Let $E$ be a $k$-vector space. Remember that for any subset $A\subset E$, the orthogonal of $A$ is defined as
$$A^{\perp}:=\{\lambda\in E^* | \forall x\in A, \lambda(x)=0\}$$
Now, let $F$ and $G$ be two subspaces of $E$. Of course, we have the implication $$F\subset G \implies G^{\perp}\subset F^{\perp}$$ but I am interested in the converse. Every reference I have only states the above implication without giving a word about the converse. I think I am able to show it, however I now have a doubt about the validity of my proof. Could someone please validate or tell me where I am wrong (aside from the fact that I am using the axiom of choice) ?
Thank you very much !
$$G^{\perp}\subset F^{\perp} \implies F\subset G$$
Proof: Suppose $G^{\perp}\subset F^{\perp}$ and assume toward a contradiction that there exists some $x\in F\setminus G$. Consider a basis $\mathcal B$ of $G$. Then, the family $\mathcal B \cup \{x\}$ is still free, as $x$ does not lie in $G$. Hence, we may complete $\mathcal B \cup \{x\}$ into a basis $\{e_i\}_{i\in I}$ of $E$. Let us then rewrite $x=e_{i_0}$ and $\mathcal B = \{e_j\}_{j\in J}$ for some $i_0\in I$ and $J\subset I$. Naturally, $i_0\not \in J$.

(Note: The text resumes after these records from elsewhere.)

==> src/rtl/mdrop_rx_pkg.sv <==
package mdrop_rx_pkg;

    typedef enum logic [1:0] {
        ST_IDLE,
        ST_START,
        ST_SHIFT,
        ST_STOP
    } rx_state_e;

    localparam logic [1:0] MODE_UART8 = 2'b10;
    localparam logic [1:0] MODE_UART9 = 2'b11;

    localparam int STAT_W     = 8;
    localparam int STAT_VALID = 0;
    localparam int STAT_FERR  = 2;
    localparam int STAT_PERR  = 3;
    localparam int STAT_OVR   = 4;

    typedef struct packed {
        logic nine;
        logic par_en;
        logic par_even;
        logic wake;
    } frame_cfg_t;

endpackage

==> src/rtl/mdrop_rx_sync.sv <==
module mdrop_rx_sync #(
    parameter int STAGES = 2
) (
    input  logic clk,
    input  logic rst_n,
    input  logic rx_i,
    output logic rx_o
);

    logic [STAGES-1:0] pipe_q;

    generate
        if (STAGES == 1) begin : g_one
            always_ff @(posedge clk or negedge rst_n) begin
                if (!rst_n) pipe_q <= 1'b1;
                else        pipe_q <= rx_i;
            end
        end else begin : g_many
            always_ff @(posedge clk or negedge rst_n) begin
                if (!rst_n) pipe_q <= '1;
                else        pipe_q <= {pipe_q[STAGES-2:0], rx_i};
            end
        end
    endgenerate

    assign rx_o = pipe_q[STAGES-1];

endmodule

==> src/rtl/mdrop_rx_fsm.sv <==
module mdrop_rx_fsm
    import mdrop_rx_pkg::*;
#(
    parameter int OSR = 16,
    parameter int DW  = 8
) (
    input  logic          clk,
    input  logic          rst_n,
    input  logic          tick_i,
    input  logic          rx_i,
    input  logic [1:0]    mode_i,
    input  logic          par_en_i,
    input  logic          par_even_i,
    input  logic          wake_en_i,
    output logic          done_o,
    output logic [DW:0]   bits_o,
    output logic          stop_o,
    output frame_cfg_t    cfg_o
);

    localparam int CW = $clog2(OSR);
    localparam int IW = $clog2(DW + 1);
    localparam logic [CW-1:0] MID_C  = CW'(OSR / 2 - 1);
    localparam logic [CW-1:0] LAST_C = CW'(OSR - 1);
    localparam logic [IW-1:0] IDX_LONG  = IW'(DW);
    localparam logic [IW-1:0] IDX_SHORT = IW'(DW - 1);

    rx_state_e   state_q, state_d;
    logic [CW-1:0] cnt_q;
    logic [IW-1:0] idx_q;
    logic [DW:0]   shreg_q;
    logic          rx_prev_q;
    logic          done_q;
    logic          stop_q;
    frame_cfg_t    cfg_q;

    logic          fall_c;
    logic          mid_c;
    logic          centre_c;
    logic [IW-1:0] last_idx_c;

    assign fall_c     = tick_i && rx_prev_q && !rx_i;
    assign mid_c      = tick_i && (cnt_q == MID_C);
    assign centre_c   = tick_i && (cnt_q == LAST_C);
    assign last_idx_c = (cfg_q.nine || cfg_q.par_en) ? IDX_LONG : IDX_SHORT;

    // state register
    always_ff @(posedge clk or negedge rst_n) begin
        if (!rst_n) state_q <= ST_IDLE;
        else        state_q <= state_d;
    end

    // next state
    always_comb begin
        state_d = state_q;
        unique case (state_q)
            ST_IDLE:  if (fall_c && mode_i[1])            state_d = ST_START;
            ST_START: if (mid_c)                          state_d = rx_i ? ST_IDLE : ST_SHIFT;
            ST_SHIFT: if (centre_c && idx_q == last_idx_c) state_d = ST_STOP;
            ST_STOP:  if (centre_c)                       state_d = ST_IDLE;
            default:                                      state_d = ST_IDLE;
        endcase
    end

    // datapath and outputs
    always_ff @(posedge clk or negedge rst_n) begin
        if (!rst_n) begin
            cnt_q     <= '0;
            idx_q     <= '0;
            shreg_q   <= '0;
            rx_prev_q <= 1'b1;
            done_q    <= 1'b0;
            stop_q    <= 1'b1;
            cfg_q     <= '0;
        end else begin
            done_q <= 1'b0;
            if (tick_i) rx_prev_q <= rx_i;
            unique case (state_q)
                ST_IDLE: begin
                    cnt_q <= '0;
                end
                ST_START: begin
                    if (mid_c) begin
                        cnt_q <= '0;
                        if (!rx_i) begin
                            idx_q          <= '0;
                            shreg_q        <= '0;
                            cfg_q.nine     <= (mode_i == MODE_UART9);
                            cfg_q.par_en   <= par_en_i && (mode_i == MODE_UART8);
                            cfg_q.par_even <= par_even_i;
                            cfg_q.wake     <= wake_en_i;
                        end
                    end else if (tick_i) begin
                        cnt_q <= cnt_q + 1'b1;
                    end
                end
                ST_SHIFT: begin
                    if (centre_c) begin
                        cnt_q          <= '0;
                        shreg_q[idx_q] <= rx_i;
                        idx_q          <= idx_q + 1'b1;
                    end else if (tick_i) begin
                        cnt_q <= cnt_q + 1'b1;
                    end
                end
                ST_STOP: begin
                    if (centre_c) begin
                        cnt_q  <= '0;
                        stop_q <= rx_i;
                        done_q <= 1'b1;
                    end else if (tick_i) begin
                        cnt_q <= cnt_q + 1'b1;
                    end
                end
                default: cnt_q <= '0;
            endcase
        end
    end

    assign done_o = done_q;
    assign bits_o = shreg_q;
    assign stop_o = stop_q;
    assign cfg_o  = cfg_q;

endmodule

==> src/rtl/mdrop_rx_result.sv <==
module mdrop_rx_result
    import mdrop_rx_pkg::*;
#(
    parameter int DW = 8
) (
    input  logic              clk,
    input  logic              rst_n,
    input  logic              done_i,
    input  logic [DW:0]       bits_i,
    input  logic              stop_i,
    input  frame_cfg_t        cfg_i,
    input  logic              ack_i,
    output logic [DW-1:0]     data_o,
    output logic              rb8_o,
    output logic [STAT_W-1:0] status_o,
    output logic              irq_o
);

    logic [DW-1:0] data_q;
    logic          rb8_q;
    logic          valid_q;
    logic          ferr_q;
    logic          perr_q;
    logic          ovr_q;
    logic          irq_q;

    logic          blocked_c;
    logic          accept_c;
    logic          perr_c;

    // wake-up filter: in 9-bit mode only address frames pass
    assign blocked_c = cfg_i.nine && cfg_i.wake && !bits_i[DW];
    assign accept_c  = done_i && !blocked_c;
    assign perr_c    = cfg_i.par_en && ((^bits_i) ^ !cfg_i.par_even);

    always_ff @(posedge clk or negedge rst_n) begin
        if (!rst_n) begin
            data_q  <= '0;
            rb8_q   <= 1'b0;
            valid_q <= 1'b0;
            ferr_q  <= 1'b0;
            perr_q  <= 1'b0;
            ovr_q   <= 1'b0;
            irq_q   <= 1'b0;
        end else begin
            irq_q <= accept_c;
            if (accept_c) begin
                data_q  <= bits_i[DW-1:0];
                rb8_q   <= cfg_i.nine && bits_i[DW];
                valid_q <= 1'b1;
                ferr_q  <= !stop_i;
                perr_q  <= perr_c;
                ovr_q   <= valid_q && !ack_i;
            end else if (ack_i) begin
                valid_q <= 1'b0;
                ferr_q  <= 1'b0;
                perr_q  <= 1'b0;
                ovr_q   <= 1'b0;
            end
        end
    end

    always_comb begin
        status_o             = '0;
        status_o[STAT_VALID] = valid_q;
        status_o[STAT_FERR]  = ferr_q;
        status_o[STAT_PERR]  = perr_q;
        status_o[STAT_OVR]   = ovr_q;
    end

    assign data_o = data_q;
    assign rb8_o  = rb8_q;
    assign irq_o  = irq_q;

endmodule

==> src/rtl/mdrop_rx.sv <==
module mdrop_rx
    import mdrop_rx_pkg::*;
#(
    parameter int OSR         = 16,
    parameter int DW          = 8,
    parameter int SYNC_STAGES = 2
) (
    input  logic          clk,
    input  logic          rst_n,
    input  logic          rxd_i,
    input  logic          tick16_i,
    input  logic [1:0]    mode_i,
    input  logic          par_en_i,
    input  logic          par_even_i,
    input  logic          wake_en_i,
    input  logic          ack_i,
    output logic [DW-1:0] data_o,
    output logic          rb8_o,
    output logic [7:0]    status_o,
    output logic          irq_o
);

    logic       rx_s;
    logic       frm_done;
    logic [DW:0] frm_bits;
    logic       frm_stop;
    frame_cfg_t frm_cfg;

    mdrop_rx_sync #(.STAGES(SYNC_STAGES)) u_sync (
        .clk   (clk),
        .rst_n (rst_n),
        .rx_i  (rxd_i),
        .rx_o  (rx_s)
    );

    mdrop_rx_fsm #(.OSR(OSR), .DW(DW)) u_fsm (
        .clk        (clk),
        .rst_n      (rst_n),
        .tick_i     (tick16_i),
        .rx_i       (rx_s),
        .mode_i     (mode_i),
        .par_en_i   (par_en_i),
        .par_even_i (par_even_i),
        .wake_en_i  (wake_en_i),
        .done_o     (frm_done),
        .bits_o     (frm_bits),
        .stop_o     (frm_stop),
        .cfg_o      (frm_cfg)
    );

    mdrop_rx_result #(.DW(DW)) u_result (
        .clk      (clk),
        .rst_n    (rst_n),
        .done_i   (frm_done),
        .bits_i   (frm_bits),
        .stop_i   (frm_stop),
        .cfg_i    (frm_cfg),
        .ack_i    (ack_i),
        .data_o   (data_o),
        .rb8_o    (rb8_o),
        .status_o (status_o),
        .irq_o    (irq_o)
    );

endmodule

==> config.mk <==
export PLATFORM = sky130hd
export DESIGN_NAME = mdrop_rx
export DESIGN_NICKNAME = d
export VERILOG_FILES = /design/src/rtl/mdrop_rx_pkg.sv /design/src/rtl/mdrop_rx_sync.sv /design/src/rtl/mdrop_rx_fsm.sv /design/src/rtl/mdrop_rx_result.sv /design/src/rtl/mdrop_rx.sv
export SDC_FILE = /design/constraint.sdc
export NUM_CORES = 1
export LEC_CHECK = 0
export ABC_AREA = 1
export CAP_MARGIN = 20
export CORE_MARGIN = 2
export CORE_UTILIZATION = 63
export CTS_CLUSTER_DIAMETER = 30
export DETAILED_ROUTE_END_ITERATION = 12
export DONT_BUFFER_PORTS = 1
export HOLD_SLACK_MARGIN = 0.12
export PLACE_DENSITY = 0.87
export SLEW_MARGIN = 10
export SYNTH_ARGS = -nofsm -noshare
export SYNTH_HDL_FRONTEND = slang
export SYNTH_HIERARCHICAL = 1
export SYNTH_SLANG_ARGS = --single-unit
export TNS_END_PERCENT = 20
==> constraint.sdc <==
create_clock -name clk -period 1.9 [get_ports clk]
set_input_delay 0.285 -clock clk [delete_from_list [all_inputs] [get_ports clk]]
set_output_delay 0.285 -clock clk [all_outputs]
set_load 0.01 [all_outputs]
==> results of run 1 <==
-- logic make-up (layout without fill, tap and decap cells) --
group           after synthesis  in the layout
simple gates                162            162
buf+inv                      54             58
flops                        42             42
compound gates               31             31
fa+ha+maj                     5              5
xor+xnor                      2              2
other cells                   1              4
-- cells in the final DEF, fill, tap and decap left out, types with 2 or more instances in the layout --
cell            n
a21oi_1         2
clkbuf_4        5
conb_1          4
dfrtp_1        38
dfstp_2         4
dlygate4sd3_1   9
ha_1            5
inv_1          35
inv_2           4
nand2_1        99
nand2_2         3
nand3_1        14
nand4_1        16
nor2_1         22
nor2_4          2
nor3_1          2
o21ai_0        20
o21ai_1         7
-- layout make-up --
cell class / instances / area share [%]
flip-flops and latches: 42 / 43.4
multi-input cells: 204 / 40.2
inverters: 39 / 6.01
repair buffers: 11 / 4.83
well taps: 46 / 2.36
clock buffers: 6 / 1.70
clock inverters: 2 / 1.54
-- power groups by stage --
stage | registers, mW | logic (mW) | clock network [mW]
2_1_floorplan | 1.13 | 0.461 | 0
3_3_place_gp | 1.16 | 0.526 | 0
3_5_place_dp | 1.16 | 0.555 | 0
4_1_cts | 1.14 | 0.600 | 0.580
5_1_grt | 1.16 | 0.710 | 0.620
6_report | 1.15 | 0.611 | 0.565
-- repair_timing --
item                       4_1_cts  5_1_grt
setup endpoints to repair        0        0
hold endpoints to repair        53        0
hold buffers                    10        0
-- metrics by stage --
step / std cells / utilization, % / worst slack [ns]
2_1_floorplan: 300 / - / 0.519
3_3_place_gp: 332 / 65.8 / 0.421
3_5_place_dp: 332 / 65.8 / 0.343
4_1_cts: 350 / 71.3 / 0.328
5_1_grt: 350 / 71.3 / 0.111
6_report: 350 / 71.3 / 0.326
-- per-layer routing --
layer,part of all wire (%),routed length (um)
met1,43,1890
met2,51,2230
met3,4.3,188
met4,1.1,46
met5,0,0
-- worst max-delay path: stages (launching register included) --
cell     delay [ns]
dfrtp_1        0.40
ha_1           0.27
nand3_4        0.11
nor2_1         0.15
nand2_2        0.12
nand2_4        0.20
o21ai_0        0.14
nand2_1        0.07
nand2_1        0.04
-- sequential cells by signal (all words and copies together), names as in the netlist, named ones only --
name	count
u_result/ovr_q	1
u_fsm/done_o	1
u_fsm/cnt_q	4
u_result/perr_q	1
u_fsm/stop_o	1
u_fsm/rx_prev_q	1
u_fsm/cfg_o	4
u_fsm/idx_q	4
u_result/valid_q	1
u_result/irq_o	1
u_sync/pipe_q	2
u_fsm/state_q	1
u_fsm/bits_o	9
u_result/data_o	8
u_result/ferr_q	1
u_result/rb8_o	1
-- final timing paths --
path,from,endpoint,slack (ns),depth (start not counted)
worst max-delay path,u_fsm/cnt_q[0]$_DFF_PN0_,u_fsm/bits_o[1]$_DFFE_PN0P_,0.33,8
worst min register to register,u_sync/pipe_q[0]$_DFF_PN1_,u_sync/pipe_q[1]$_DFF_PN1_,0.36,0
worst min-delay path,tick16_i,u_fsm/done_o$_DFF_PN0_,0.14,2
worst max register to register,u_fsm/cnt_q[0]$_DFF_PN0_,u_fsm/bits_o[1]$_DFFE_PN0P_,0.33,8
max in group asynchronous,rst_n,u_sync/pipe_q[1]$_DFF_PN1_,1.22,2
min in group asynchronous,rst_n,u_result/data_o[0]$_DFFE_PN0P_,0.41,2
==> qor.txt, run 1 <==
status - finished, final reports clean
pwr dens - 955 nW/um^2
ratio of cells with drive above 1 in the final layout - 8.55%
design area - 2430 sq um
Fill cells - 261
nets@finish - 318
Post-synth EDFFs - 0
most common cell in the netlist - nand2_1
clock slew seen by the registers of the worst setup and hold paths - 0.12 ns
CP Max Fanout - 24
NetSw - 824 uW
worst hold path class - in -> reg
proportion of netlist area held by the largest area contributor - 41.6%
Sw Share - 35.5%
main flop type after synthesis - dfrtp_1
Synth area leader - dfrtp_1
GR Util met1 - 30.0%
Root Driver - clkbuf_4
Max-Cap Viols - 0
Placer Congestion - 0.851
placed instance area - 2250 sq um
setup TNS - 0 ns
Worst Setup End Kind - flip-flop
Simple-Gate Fraction of Synth Area - 31.6%
Clock H-tree levels - 2
Reg area - 1060 sq um
adder-cell area share of the yosys netlist - 2.74%
Layout Area Growth over Synthesis - 6.63%
post-synthesis mux area share - 0%
Hold Slack - 0.144 ns
Crit Path Class - reg -> reg
mean area per synthesized cell - 7.69 sq um
Congestion Overflow GR - 0
Starting Density - 66.8%
Leakage - 1.25 nW
RSZ-0062 raised after global routing - no
CTS tree - done
cell area after synthesis - 2280 sq um
Cells after Synth - 297
Worst EP required - 2.16 ns
First DRT Iteration DRCs - 127
number of buffers created by CTS - 5
Internal - 1.50 mW
worst IR drop on VDD - 685 uV
largest net degree at the start of global routing - 43
diode count - 0
minimum clock period - 1.57 ns
GR Util met2 - 40.1%
first-pass detailed-route iteration total - 4
synth unique cells - 28
Multi-input gate area - 978 sq um
ys async rst share - 100%
first-pass GRT wire length - 7.62 mm
Vias - 1855
Ys Warns - 6
clock share of power - 24.3%
Final Max Tran Viols - 0
Synth Area in Compound Gates - 7.07%
vias per cell - 5.30
Overall Power - 2.32 mW
clk_lat worst skew - 0.35 ns
drt drc - 0
Final Hold Vio Count - 0
routed wire length - 4.35 mm
die height - 64.2 um
most used routing layer - met2
I/O Pins - 28
full die area - 4120 sq um
final worst-path cycle share - 82.8%
top cells by area, synth - dfrtp_1 42%, nand2_1 16%, inv_1 5.8%
row cnt - 21
area of the core - 3420 sq um
Die W - 64.2 um
xor-xnor portion of the synthesized cell area - 0.767%
met3 GRT Util - 5.11%
postcts setup bufs - 0
Critical Path Start Type - flip-flop
dpl hpwl - 2.97 mm
highest clock rate - 635 MHz
CP Data Arrival Time - 1.83 ns
#FFs+latches synth - 42
initial antenna violation count - 0
Total GRT Usage - 23.6%
register area share after synthesis - 46.2%
IO buf count - 0
CTS max path bufs - 2
Seq pwr share - 49.4%
Post-CTS Resized - 0
clock sink count - 42
synth cell count leaders - 99 x nand2_1, 38 x dfrtp_1, 35 x inv_1
largest family of logic cells by synthesized area - simple AND/OR/NAND/NOR gates
vias in the first global route - 1790
routed len/inst - 12.4 um
Gate power share - 26.3%
remaining antenna violation count - 0
Worst Skew - 0.0104 ns
Final setup viols - 0
Power figures use the tool's default switching activity.
==> inputs of run 2 (changes only) <==
==> constraint.sdc (replaced) <==
create_clock -name clk -period 1.6 [get_ports clk]
set_input_delay 0.24 -clock clk [delete_from_list [all_inputs] [get_ports clk]]
set_output_delay 0.24 -clock clk [all_outputs]
set_load 0.01 [all_outputs]
==> run 2 against run 1 <==
First-iteration DRC count increased by 22%. Combinational power increased by 21%. Total power increased by 15%. Largest power group unchanged.
==> qor.txt, run 2 (synthesis gave the netlist of run 1 again) <==
full die area - 4120 sq um (unchanged)
Total GRT Usage - 23.4% (was 23.6%)
number of buffers created by CTS - 5 (unchanged)
die height - 64.2 um (unchanged)
final worst-path cycle share - 94.0%
CP max stage delay - 0.72 ns (was 0.40 ns)
routed len/inst - 13.1 um (was 12.4 um)
Starting Density - 66.8% (unchanged)
pwr dens - 1080 nW/um^2 (was 955 nW/um^2)
setup TNS - 0 ns (unchanged)
commonest non-fill, non-tap cells in the layout - 98 x nand2_1, 38 x dfrtp_1, 35 x inv_1 (was 99 x nand2_1, 38 x dfrtp_1, 35 x inv_1)
CP most frequent cell - nand2_1 (unchanged)
Final setup viols - 0 (unchanged)
vias in the first global route - 1792 (was 1790)
CP Max Fanout - 6 (was 24)
Worst Skew - 0.00221 ns (was 0.0104 ns)
clk_lat worst skew - 0.37 ns (was 0.35 ns)
Max-Cap Viols - 0 (unchanged)
first-pass GRT wire length - 7.37 mm (was 7.62 mm)
Congestion Overflow GR - 0 (unchanged)
CTS max path bufs - 2 (unchanged)
CP Data Arrival Time - 1.78 ns (was 1.83 ns)
ratio of cells with drive above 1 in the final layout - 10.7% (was 8.55%)
clock slew seen by the registers of the worst setup and hold paths - 0.12 ns (about the same)
Root Driver - clkbuf_4 (unchanged)
cell count of the worst reg-to-reg path - 8 (unchanged)
Crit Path Class - in -> reg (was reg -> reg)
first-pass detailed-route iteration total - 5 (was 4)
minimum clock period - 1.50 ns
area of the core - 3420 sq um (unchanged)
Final Max Tran Viols - 0 (unchanged)
Hold Slack - 0.238 ns (was 0.144 ns)
Clock H-tree levels - 2 (unchanged)
FF-to-FF setup slack - 0.1 ns (was 0.33 ns)
most common cell after layout, fill and taps aside - nand2_1 (unchanged)
initial antenna violation count - 0 (unchanged)
Worst EP required - 1.87 ns (was 2.16 ns)
Max stage delay cell, worst path - dlygate4sd3_1 (was dfrtp_1)
r2r startpoint - u_fsm/cnt_q[0]$_DFF_PN0_ (unchanged)
CP Cell Sequence - dlygate4sd3_1, nand3_4, nor2_4, nand2_2, nand2_8, o21ai_0, nand2_1, nand2_1 (was ha_1, nand3_4, nor2_1, nand2_2, nand2_4, o21ai_0, nand2_1, nand2_1)
final core utilization - 72.9% (was 71.3%)
nets@finish - 322 (was 318)
row cnt - 21 (unchanged)
max reg flops - 9 (unchanged)
drt drc - 0 (unchanged)
I/O Pins - 28 (unchanged)
Die W - 64.2 um (unchanged)
worst IR drop on VDD - 848 uV (was 685 uV)
vias per cell - 5.43 (was 5.30)
routed wire length - 4.63 mm (was 4.35 mm)
worst hold path class - in -> reg (unchanged)
Worst Hold Launch - tick16_i (unchanged)
Vias - 1923 (was 1855)
Hold Crit Endpoint - u_fsm/state_q[0]$_DFFE_PN0P_ (was u_fsm/done_o$_DFF_PN0_)
highest clock rate - 665 MHz
diode count - 0 (unchanged)
status - finished, final reports clean (unchanged)
largest net degree at the start of global routing - 43 (unchanged)
remaining antenna violation count - 0 (unchanged)
clock sink count - 42 (unchanged)
Placer Congestion - 0.826 (was 0.851)
Worst Setup End Kind - flip-flop (unchanged)
Overall Power - 2.68 mW (was 2.32 mW)
dpl hpwl - 2.85 mm (was 2.97 mm)
Final Hold Vio Count - 0 (unchanged)
RSZ-0062 raised after global routing - no (unchanged)
RR Endpoint - u_fsm/bits_o[1]$_DFFE_PN0P_ (unchanged)
IO buf count - 0 (unchanged)
Leakage - 1.29 nW (was 1.25 nW)
First DRT Iteration DRCs - 155 (was 127)
worst hold path stage count - 5 (was 2)
Critical Path Start Type - input port (was flip-flop)
CTS tree - done (unchanged)
Layout Area Growth over Synthesis - 9.10% (was 6.63%)
[run 2: power by group]
| group | internal (mW) | switching (mW) |
|---|---|---|
| clock | 0.211 | 0.355 |
| combinational | 0.273 | 0.466 |
| sequential | 1.20 | 0.175 |
[run 2: area by class of cell]
cell class / count / area [sq um]
fillers: 251 / 925
well taps: 46 / 57.6
inverters: 39 / 146
repair buffers: 13 / 135
clock inverters: 2 / 12.5
flip-flops and latches: 42 / 1060
multi-input cells: 206 / 1030
clock buffers: 6 / 51.3
[run 2: through the flow]
| stage | setup WS [ns] | instances | instance area (sq um) |
|---|---|---|---|
| floorplan | 0.219 | 300 | 2290 |
| global placement | 0.107 | 333 | 2250 |
| detailed placement | 0.0283 | 333 | 2250 |
| CTS | 0.000409 | 352 | 2440 |
| global route | 0.00580 | 354 | 2490 |
| finish | 0.0967 | 354 | 2490 |
[run 2: worst max path at each step]
| stage | start | to | slack (ns) | cells after the start |
|---|---|---|---|---|
| 2_1_floorplan | u_fsm/cnt_q[0]$_DFF_PN0_ | u_fsm/bits_o[8]$_DFFE_PN0P_ | 0.22 | 9 |
| 3_3_place_gp | u_fsm/cnt_q[0]$_DFF_PN0_ | u_fsm/bits_o[2]$_DFFE_PN0P_ | 0.11 | 8 |
| 3_5_place_dp | u_fsm/cnt_q[0]$_DFF_PN0_ | u_fsm/bits_o[1]$_DFFE_PN0P_ | 0.03 | 8 |
| 4_1_cts | u_fsm/cnt_q[0]$_DFF_PN0_ | u_fsm/bits_o[1]$_DFFE_PN0P_ | 0.0004 | 8 |
| 5_1_grt | u_fsm/idx_q[0]$_DFFE_PN0P_ | u_fsm/bits_o[8]$_DFFE_PN0P_ | 0.006 | 7 |
| 6_report | tick16_i | u_fsm/bits_o[1]$_DFFE_PN0P_ | 0.1 | 8 |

Now that we have a basis, we may consider the dual family $\{e_i^*\}_{i\in I}$ in $E^*$ defined by the formulae $e_i^*(e_j)=\delta_{i,j}$.
Because $e_{i_0}^*(x)=1$, we see that $e_{i_0}^*\not \in F^{\perp}$. However, for every $j\in J$, we do have $e_{i_0}^*(e_j)=0$. As the family $\{e_j\}_{j\in J}$ is a basis of $G$, we see that $e_{i_0}^* \in G^{\perp}$.
This is absurd, and concludes the proof.